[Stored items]
--------------------------------------------------

--- src/rtl/vbp_map.svh ---
`ifndef VBP_MAP_SVH
`define VBP_MAP_SVH

// register word offsets (byte addresses)
`define VTB_OFFSET          12'h000
`define IRC_OFFSET          12'h004

// vector_table_base layout
`define VTB_BASE_LSB        7
`define VTB_BASE_RESET      25'h0000000

// interrupt_reset_control layout
`define IRC_KEY_LSB         16
`define IRC_KEY_WRITE       16'h05fa
`define IRC_KEY_READ        16'hfa05
`define IRC_ENDIAN_BIT      15
`define IRC_BOOST_BIT       14
`define IRC_FAULT_NS_BIT    13
`define IRC_SPLIT_LSB       8
`define IRC_SEC_ONLY_BIT    3
`define IRC_RESET_REQ_BIT   2
`define IRC_CLR_ACTIVE_BIT  1
`define IRC_ENDIAN_VALUE    1'h0
`define IRC_BOOST_RESET     1'h0
`define IRC_FAULT_NS_RESET  1'h0
`define IRC_SEC_ONLY_RESET  1'h0
`define IRC_SPLIT_RESET     3'h0

// bus answers
`define AXI_RESP_OKAY       2'h0
`define AXI_RESP_SLVERR     2'h2

`endif

--- src/rtl/vbp_pkg.sv ---
package vbp_pkg;

   typedef struct packed {
      logic       secure_priority_boost;
      logic       fault_nmi_nonsecure_enable;
      logic       reset_request_secure_only;
      logic [2:0] priority_split_point_secure;
      logic [2:0] priority_split_point_nonsecure;
   } irc_state_type;

   typedef struct packed {
      logic [31:0] data;
      logic [3:0]  strb;
   } wdata_type;

   typedef enum logic [1:0] {
      WR_IDLE = 2'b01,
      WR_RESP = 2'b10
   } write_state_type;

   typedef enum logic [1:0] {
      RD_IDLE = 2'b01,
      RD_DATA = 2'b10
   } read_state_type;

endpackage : vbp_pkg

--- src/rtl/group_priority_compare.sv ---
`timescale 1ns/1ps
`default_nettype none

module group_priority_compare (
   // clock and reset
   input  wire logic       clock,
   input  wire logic       reset,
   // priorities to compare and the group mask in force
   input  wire logic [7:0] pending_priority,
   input  wire logic [7:0] active_priority,
   input  wire logic [7:0] group_mask,
   // pending one pre-empts the active one
   output logic            preempt
);
   import vbp_pkg::*;

   logic next_preempt;

   always_comb begin
      // lower group value wins; subpriority is masked out
      next_preempt = (pending_priority & group_mask) <
                     (active_priority & group_mask);
   end

   always_ff @(posedge clock) begin
      if (reset) begin
         preempt <= 1'b0;
      end else begin
         preempt <= next_preempt;
      end
   end

endmodule : group_priority_compare

`default_nettype wire

--- src/rtl/split_mask.sv ---
`timescale 1ns/1ps
`default_nettype none

// group bit mask for a priority split point, unimplemented bits cleared
module split_mask #(
   parameter int PRIO_BITS = 8
) (
   // split point
   input  wire logic [2:0] split,
   // group priority bits of an 8-bit priority
   output logic [7:0]      group_mask
);
   import vbp_pkg::*;

   genvar i;
   generate
      for (i = 0; i < 8; i++) begin : g_bit
         // low bits absent from the implementation never count
         assign group_mask[i] = (4'(i) > {1'b0, split}) &&
                                (i >= 8 - PRIO_BITS);
      end
   endgenerate

endmodule : split_mask

`default_nettype wire

--- src/rtl/vector_base_and_priority_ctrl.sv ---
// Implementation choices: the register offsets and the AXI4-Lite register port.
`timescale 1ns/1ps
`default_nettype none
`include "vbp_map.svh"

module vector_base_and_priority_ctrl #(
   parameter int ADDR_WIDTH    = 12,
   parameter bit SECURITY_EXT  = 1'b1,
   parameter int PRIO_BITS     = 8
) (
   // clock and resets
   input  wire logic                  clock,
   input  wire logic                  reset,
   input  wire logic                  warm_reset,
   // axi4-lite write address
   input  wire logic                  awvalid,
   output logic                       awready,
   input  wire logic [ADDR_WIDTH-1:0] awaddr,
   input  wire logic [2:0]            awprot,
   // axi4-lite write data
   input  wire logic                  wvalid,
   output logic                       wready,
   input  wire logic [31:0]           wdata,
   input  wire logic [3:0]            wstrb,
   // axi4-lite write response
   output logic                       bvalid,
   input  wire logic                  bready,
   output logic [1:0]                 bresp,
   // axi4-lite read address
   input  wire logic                  arvalid,
   output logic                       arready,
   input  wire logic [ADDR_WIDTH-1:0] araddr,
   input  wire logic [2:0]            arprot,
   // axi4-lite read data
   output logic                       rvalid,
   input  wire logic                  rready,
   output logic [31:0]                rdata,
   output logic [1:0]                 rresp,
   // configuration toward the core
   output logic [31:0]                vector_table_base,
   output vbp_pkg::irc_state_type     control_state,
   output logic                       system_reset_request,
   // pre-emption check
   input  wire logic [7:0]            pending_priority,
   input  wire logic [7:0]            active_priority,
   input  wire logic                  compare_nonsecure,
   output logic                       preempt
);
   import vbp_pkg::*;

   // write channel state
   write_state_type         write_state;
   write_state_type         next_write_state;
   logic                    aw_held;
   logic                    next_aw_held;
   logic [ADDR_WIDTH-1:0]   aw_addr;
   logic [ADDR_WIDTH-1:0]   next_aw_addr;
   logic                    aw_nonsecure;
   logic                    next_aw_nonsecure;
   logic                    w_held;
   logic                    next_w_held;
   wdata_type               w_word;
   wdata_type               next_w_word;
   logic [1:0]              next_bresp;
   logic                    write_fire;

   // read channel state
   read_state_type          read_state;
   read_state_type          next_read_state;
   logic [31:0]             next_rdata;
   logic [1:0]              next_rresp;

   // register state
   logic [24:0]             table_base_offset;
   logic [24:0]             next_table_base_offset;
   irc_state_type           irc;
   irc_state_type           next_irc;
   logic                    next_reset_request;

   // write decode and pre-emption group masks
   logic                    hit_vtb;
   logic                    hit_irc;
   logic                    key_ok;
   logic                    secure_write;
   logic [7:0]              mask_secure;
   logic [7:0]              mask_nonsecure;

   // ---------------- write channel ----------------
   assign awready    = (write_state == WR_IDLE) && !aw_held;
   assign wready     = (write_state == WR_IDLE) && !w_held;
   assign bvalid     = (write_state == WR_RESP);
   assign write_fire = (write_state == WR_IDLE) && aw_held && w_held;

   always_comb begin
      next_write_state  = write_state;
      next_aw_held      = aw_held;
      next_aw_addr      = aw_addr;
      next_aw_nonsecure = aw_nonsecure;
      next_w_held       = w_held;
      next_w_word       = w_word;
      next_bresp        = bresp;
      case (write_state)
         WR_IDLE: begin
            // address and data may arrive in either order
            if (awvalid && awready) begin
               next_aw_held      = 1'b1;
               next_aw_addr      = awaddr;
               next_aw_nonsecure = awprot[1];
            end
            if (wvalid && wready) begin
               next_w_held = 1'b1;
               next_w_word = '{data: wdata, strb: wstrb};
            end
            if (write_fire) begin
               next_aw_held     = 1'b0;
               next_w_held      = 1'b0;
               next_bresp       = (hit_vtb || hit_irc) ?
                                  `AXI_RESP_OKAY : `AXI_RESP_SLVERR;
               next_write_state = WR_RESP;
            end
         end
         WR_RESP: begin
            if (bready) begin
               next_write_state = WR_IDLE;
            end
         end
         default: begin
            next_write_state = WR_IDLE;
         end
      endcase
   end

   always_ff @(posedge clock) begin
      if (reset) begin
         write_state  <= WR_IDLE;
         aw_held      <= 1'b0;
         aw_addr      <= '0;
         aw_nonsecure <= 1'b0;
         w_held       <= 1'b0;
         w_word       <= '0;
         bresp        <= `AXI_RESP_OKAY;
      end else begin
         write_state  <= next_write_state;
         aw_held      <= next_aw_held;
         aw_addr      <= next_aw_addr;
         aw_nonsecure <= next_aw_nonsecure;
         w_held       <= next_w_held;
         w_word       <= next_w_word;
         bresp        <= next_bresp;
      end
   end

   // ---------------- register writes ----------------
   always_comb begin
      hit_vtb = 1'b0;
      hit_irc = 1'b0;
      if (aw_addr == ADDR_WIDTH'(`VTB_OFFSET)) begin
         hit_vtb = 1'b1;
      end else if (aw_addr == ADDR_WIDTH'(`IRC_OFFSET)) begin
         hit_irc = 1'b1;
      end
   end

   // key must arrive whole in the upper halfword
   assign key_ok = (w_word.strb[3:2] == 2'b11) &&
                   (w_word.data[31:`IRC_KEY_LSB] == `IRC_KEY_WRITE);
   assign secure_write = SECURITY_EXT && !aw_nonsecure;

   always_comb begin
      next_table_base_offset = table_base_offset;
      next_irc               = irc;
      next_reset_request     = 1'b0;
      if (write_fire && hit_vtb) begin
         // one copy, whatever the security of the access
         for (int b = 0; b < 4; b++) begin
            if (w_word.strb[b]) begin
               for (int i = 0; i < 8; i++) begin
                  if (b * 8 + i >= `VTB_BASE_LSB) begin
                     next_table_base_offset[b * 8 + i - `VTB_BASE_LSB] =
                        w_word.data[b * 8 + i];
                  end
               end
            end
         end
      end
      if (write_fire && hit_irc && key_ok) begin
         if (w_word.strb[1]) begin
            if (secure_write) begin
               next_irc.secure_priority_boost =
                  w_word.data[`IRC_BOOST_BIT];
               next_irc.fault_nmi_nonsecure_enable =
                  w_word.data[`IRC_FAULT_NS_BIT];
            end
            // split point is banked per security state
            if (aw_nonsecure) begin
               next_irc.priority_split_point_nonsecure =
                  w_word.data[`IRC_SPLIT_LSB +: 3];
            end else begin
               next_irc.priority_split_point_secure =
                  w_word.data[`IRC_SPLIT_LSB +: 3];
            end
         end
         if (w_word.strb[0]) begin
            if (secure_write) begin
               next_irc.reset_request_secure_only =
                  w_word.data[`IRC_SEC_ONLY_BIT];
            end
            // request only with the security extension, when the reset bit is open to this state
            next_reset_request = SECURITY_EXT &&
               w_word.data[`IRC_RESET_REQ_BIT] &&
               (!aw_nonsecure || !irc.reset_request_secure_only);
         end
      end
   end

   always_ff @(posedge clock) begin
      if (reset || warm_reset) begin
         table_base_offset    <= `VTB_BASE_RESET;
         irc.secure_priority_boost          <= `IRC_BOOST_RESET;
         irc.fault_nmi_nonsecure_enable     <= `IRC_FAULT_NS_RESET;
         irc.reset_request_secure_only      <= `IRC_SEC_ONLY_RESET;
         irc.priority_split_point_secure    <= `IRC_SPLIT_RESET;
         irc.priority_split_point_nonsecure <= `IRC_SPLIT_RESET;
         system_reset_request <= 1'b0;
      end else begin
         table_base_offset    <= next_table_base_offset;
         irc                  <= next_irc;
         system_reset_request <= next_reset_request;
      end
   end

   assign vector_table_base = {table_base_offset, 7'h00};
   assign control_state     = irc;

   // ---------------- read channel ----------------
   assign arready = (read_state == RD_IDLE);
   assign rvalid  = (read_state == RD_DATA);

   always_comb begin
      next_read_state = read_state;
      next_rdata      = rdata;
      next_rresp      = rresp;
      case (read_state)
         RD_IDLE: begin
            if (arvalid) begin
               next_read_state = RD_DATA;
               next_rdata      = 32'h00000000;
               next_rresp      = `AXI_RESP_OKAY;
               if (araddr == ADDR_WIDTH'(`VTB_OFFSET)) begin
                  next_rdata = {table_base_offset, 7'h00};
               end else if (araddr == ADDR_WIDTH'(`IRC_OFFSET)) begin
                  next_rdata[31:`IRC_KEY_LSB] = `IRC_KEY_READ;
                  next_rdata[`IRC_ENDIAN_BIT] = `IRC_ENDIAN_VALUE;
                  if (SECURITY_EXT && !arprot[1]) begin
                     next_rdata[`IRC_BOOST_BIT] =
                        irc.secure_priority_boost;
                     next_rdata[`IRC_SEC_ONLY_BIT] =
                        irc.reset_request_secure_only;
                  end
                  if (SECURITY_EXT) begin
                     next_rdata[`IRC_FAULT_NS_BIT] =
                        irc.fault_nmi_nonsecure_enable;
                  end
                  next_rdata[`IRC_SPLIT_LSB +: 3] = arprot[1] ?
                     irc.priority_split_point_nonsecure :
                     irc.priority_split_point_secure;
                  // reset request and clear-active always read zero
                  next_rdata[`IRC_RESET_REQ_BIT]  = 1'b0;
                  next_rdata[`IRC_CLR_ACTIVE_BIT] = 1'b0;
               end else begin
                  next_rresp = `AXI_RESP_SLVERR;
               end
            end
         end
         RD_DATA: begin
            if (rready) begin
               next_read_state = RD_IDLE;
            end
         end
         default: begin
            next_read_state = RD_IDLE;
         end
      endcase
   end

   always_ff @(posedge clock) begin
      if (reset) begin
         read_state <= RD_IDLE;
         rdata      <= 32'h00000000;
         rresp      <= `AXI_RESP_OKAY;
      end else begin
         read_state <= next_read_state;
         rdata      <= next_rdata;
         rresp      <= next_rresp;
      end
   end

   // ---------------- pre-emption ----------------
   split_mask #(
      .PRIO_BITS (PRIO_BITS)
   ) u_mask_secure (
      .split      (irc.priority_split_point_secure),
      .group_mask (mask_secure)
   );

   split_mask #(
      .PRIO_BITS (PRIO_BITS)
   ) u_mask_nonsecure (
      .split      (irc.priority_split_point_nonsecure),
      .group_mask (mask_nonsecure)
   );

   group_priority_compare u_compare (
      .clock            (clock),
      .reset            (reset),
      .pending_priority (pending_priority),
      .active_priority  (active_priority),
      .group_mask       (compare_nonsecure ? mask_nonsecure
                                           : mask_secure),
      .preempt          (preempt)
   );

endmodule : vector_base_and_priority_ctrl

`default_nettype wire
--- config.mk ---
export PLATFORM = sky130hd
export DESIGN_NAME = vector_base_and_priority_ctrl
export DESIGN_NICKNAME = d
export VERILOG_FILES = /design/src/rtl/vbp_pkg.sv /design/src/rtl/group_priority_compare.sv /design/src/rtl/split_mask.sv /design/src/rtl/vector_base_and_priority_ctrl.sv
export VERILOG_INCLUDE_DIRS = /design/src /design/src/rtl
export SDC_FILE = /design/constraint.sdc
export NUM_CORES = 1
export LEC_CHECK = 0
export BUFFER_PORTS_ARGS = -buffer_cell sky130_fd_sc_hd__buf_4
export CORE_MARGIN = 2
export CORE_UTILIZATION = 45
export DETAILED_ROUTE_END_ITERATION = 8
export PLACE_DENSITY = 0.72
export RECOVER_POWER = 50
export SYNTH_ARGS = -nofsm -noshare
export SYNTH_HDL_FRONTEND = slang
export SYNTH_SLANG_ARGS = --single-unit
--- constraint.sdc ---
create_clock -name clock -period 2.2 [get_ports clock]
set_input_delay 0.11 -clock clock [delete_from_list [all_inputs] [get_ports clock]]
set_output_delay 0.11 -clock clock [all_outputs]
set_load 0.005 [all_outputs]
* Yosys cells after proc, flatten, opt, wreduce, memory -nomap -nowiden
Index checks and enable logic that the tools add are counted.
W data, S select, Z words.
** Word-level totals
- Flip-flop bits (word level) :: 126
- Bits of input ports :: 91
- Output and inout port bits :: 84
- Logic and storage cells :: 120
** Cells by class
- Order comparisons :: 15
- Equal/unequal tests :: 12
- Multiplexer cells :: 28
- Bitwise logic cells :: 5
- Reductions and logical operators :: 38
** Operators with widths (number)
- $mux W19 :: 2
- $eq A12 B3 Y1 const B :: 2
- $gt A3 B3 Y1 const A :: 8
- $logic_not A12 Y1 :: 2
- $reduce_and A2 Y1 :: 12
- $and A8 B8 Y8 :: 2
- $eq A16 B11 Y1 const B :: 1
- $mux W2 :: 8
- $mux W3 :: 5
- $gt A2 B3 Y1 const A :: 4
- $logic_and A1 B1 Y1 :: 11
- $mux W1 :: 9
- $reduce_and A3 Y1 :: 3
- $lt A8 B8 Y1 :: 1
- $mux W8 :: 1
- $pmux W2 S2 :: 2
- $eq A2 B2 Y1 const B :: 3
- $gt A1 B3 Y1 const A :: 2
- $eq A2 B1 Y1 const B :: 2
- $logic_not A1 Y1 :: 4
- $mux W4 :: 1
- $ne A2 B1 Y1 const B :: 2
- $ne A2 B2 Y1 const B :: 2
- $reduce_bool A2 Y1 :: 2
- 3 further kinds :: 7

* Longest topological paths before layout
Gate-level depths: netlist of run 1.
- Depth in word-level cells :: 7
- Mapped depth :: 9
- Gate-level depth less buffers :: 8

* By module
A second synthesis of run 1 with hierarchy kept.
** Second synthesis, totals
- Cell total of the unflattened synthesis :: 601
- Area total of the unflattened synthesis :: 4963.5 um^2
** By module, submodules not included
- vector_base_and_priority_ctrl :: instances 1, cells each 550, area an instance 4636.9 um^2, seq. area each 2262.2 um^2
- group_priority_compare :: instances 1, cells each 33, area an instance 241.5 um^2, seq. area each 20.0 um^2
- split_mask :: instances 2, cells each 9, area an instance 42.5 um^2, seq. area each 0.0 um^2

* Worst setup path before layout of run 1
Ideal clock, no wire load.
- Kind :: register to register
- Start point :: reg irc (netlist bit control_state[1])
- End point :: reg u_compare.preempt
- Setup time :: 0.081 ns
- Arrival :: 2.030 ns
- Data required time :: 2.119 ns
- Slack :: 0.090 ns
- Stages on the path, launching flop included :: 9
- Path buffers :: 1
- Clock period less this slack :: 2.110 ns
- Cells stage by stage :: dfxtp_1 clkbuf_1 a21oi_1 a21o_1 and2_1 ha_1 a211o_1 a311o_1 a41oi_1
** On the way
- Cells in the longest elaborated chain, start to end :: 4
- Elaborated cells on any way between the ends :: 11
- Those cells by class :: order compare: 8; mux: 1; bitwise: 2
** RTL lines
- start, declared :: line vector_base_and_priority_ctrl.sv:76 : irc_state_type irc;
- start signal, assigned :: line vector_base_and_priority_ctrl.sv:227 : irc <= next_irc;
- $gt A1 B3 Y1 (tied with other cells) :: line split_mask.sv:19 : assign group_mask[i] = (4'(i) > {1'b0, split}) &&
- $mux W8 * :: line vector_base_and_priority_ctrl.sv:318 : .group_mask (compare_nonsecure ? mask_nonsecure
- $and A8 B8 Y8 (on tied branches) :: line group_priority_compare.sv:21, group_priority_compare.sv:22
- $lt A8 B8 Y1 * :: line group_priority_compare.sv:21 : next_preempt = (pending_priority & group_mask) <
- end signal, assigned :: line group_priority_compare.sv:29 : preempt <= next_preempt;
- end, declared :: line group_priority_compare.sv:13 : output logic preempt
Mark *: on every way between the ends. The rest lies on a longest branch, timed or not.
A chain may end at the register's enable or synchronous reset.

* Worst setup path after layout of run 1
- Start point :: reg irc (netlist bit control_state[0])
- End point :: reg u_compare.preempt
The elaborated chain is that of the path after synthesis.

==> results of run 1 <==
repair_timing:
item,4_1_cts,5_1_grt
setup endpoints to repair,0,14
endpoints found under the hold margin,59,0
resized for setup,0,4
hold buffers,71,0
kinds of logic after synthesis:
logic type,synth area share (%)
compound gates,12.65
buf+inv,6.259
other cells,0.07657
fa+ha+maj,1.533
mux,7.793
simple gates,25.09
flops,46.60
worst max-delay path, delay by kind of cell (launching register included):
kind / cells / cell delay, ns
buffers and inverters: 1 / 0.27
AO/OA/AOI/OAI: 5 / 1.13
flip-flops: 1 / 0.33
adder cells (fa/ha/maj): 1 / 0.22
through the flow:
| step | util (%) | hold slack, ns |
|---|---|---|
| 2_1_floorplan | - | 0.2460 |
| 3_3_place_gp | 56.52 | 0.3591 |
| 3_5_place_dp | 56.52 | 0.3653 |
| 4_1_cts | 69.05 | 0.005630 |
| 5_1_grt | 68.74 | 0.02532 |
| 6_report | 68.74 | 0.02507 |
flip-flops by register name, indices dropped and copies added (netlist names):
register / count
control_state: 9
bresp: 1
aw_nonsecure: 1
rdata: 26
aw_addr: 12
read_state: 2
w_held: 1
w_word: 31
write_state: 2
table_base_offset: 25
u_compare.preempt: 1
rresp: 1
aw_held: 1
system_reset_request: 1
final cells by class:
type,count,area (sq um)
fillers,841,3359
multi-input cells,429,2382
flip-flops and latches,114,2282
repair buffers,233,1892
clock buffers,20,455.4
clock inverters,12,180.2
well taps,140,175.2
inverters,5,18.77
how the worst max path moves through the flow:
stage / from / end / cells past startpoint
floorplan: control_state[1]$_SDFFE_PP0P_ / u_compare.preempt$_SDFF_PP0_ / 8
global placement: control_state[1]$_SDFFE_PP0P_ / u_compare.preempt$_SDFF_PP0_ / 7
detailed placement: control_state[4]$_SDFFE_PP0P_ / u_compare.preempt$_SDFF_PP0_ / 7
CTS: write_state[0]$_SDFFE_PP1P_ / w_word[35]$_SDFFE_PP0P_ / 6
global route: control_state[0]$_SDFFE_PP0P_ / u_compare.preempt$_SDFF_PP0_ / 7
finish: control_state[0]$_SDFFE_PP0P_ / u_compare.preempt$_SDFF_PP0_ / 7
report_power, final:
part	switching [mW]	total [mW]	internal, mW
combinational	0.284	0.578	0.294
sequential	0.0473	2.18	2.13
clock	0.953	2.88	1.93
total	1.28	5.64	4.36
Yosys cell counts, drive strengths merged, types with 5 or more instances:
| library cell | count |
|---|---|
| a21oi | 75 |
| and2 | 9 |
| buf | 25 |
| clkbuf | 31 |
| dfxtp | 114 |
| ha | 6 |
| inv | 5 |
| mux2i | 37 |
| nand2 | 188 |
| nand3 | 18 |
| nand4 | 5 |
| nor2 | 9 |
| nor2b | 6 |
| nor3 | 5 |
| nor4 | 5 |
| o211ai | 10 |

--------------------------------------------------

• [WHAT TO WORK ON]
Look through the records and count each line that holds "unflattened". Write only the total.

• [SOLUTION]
2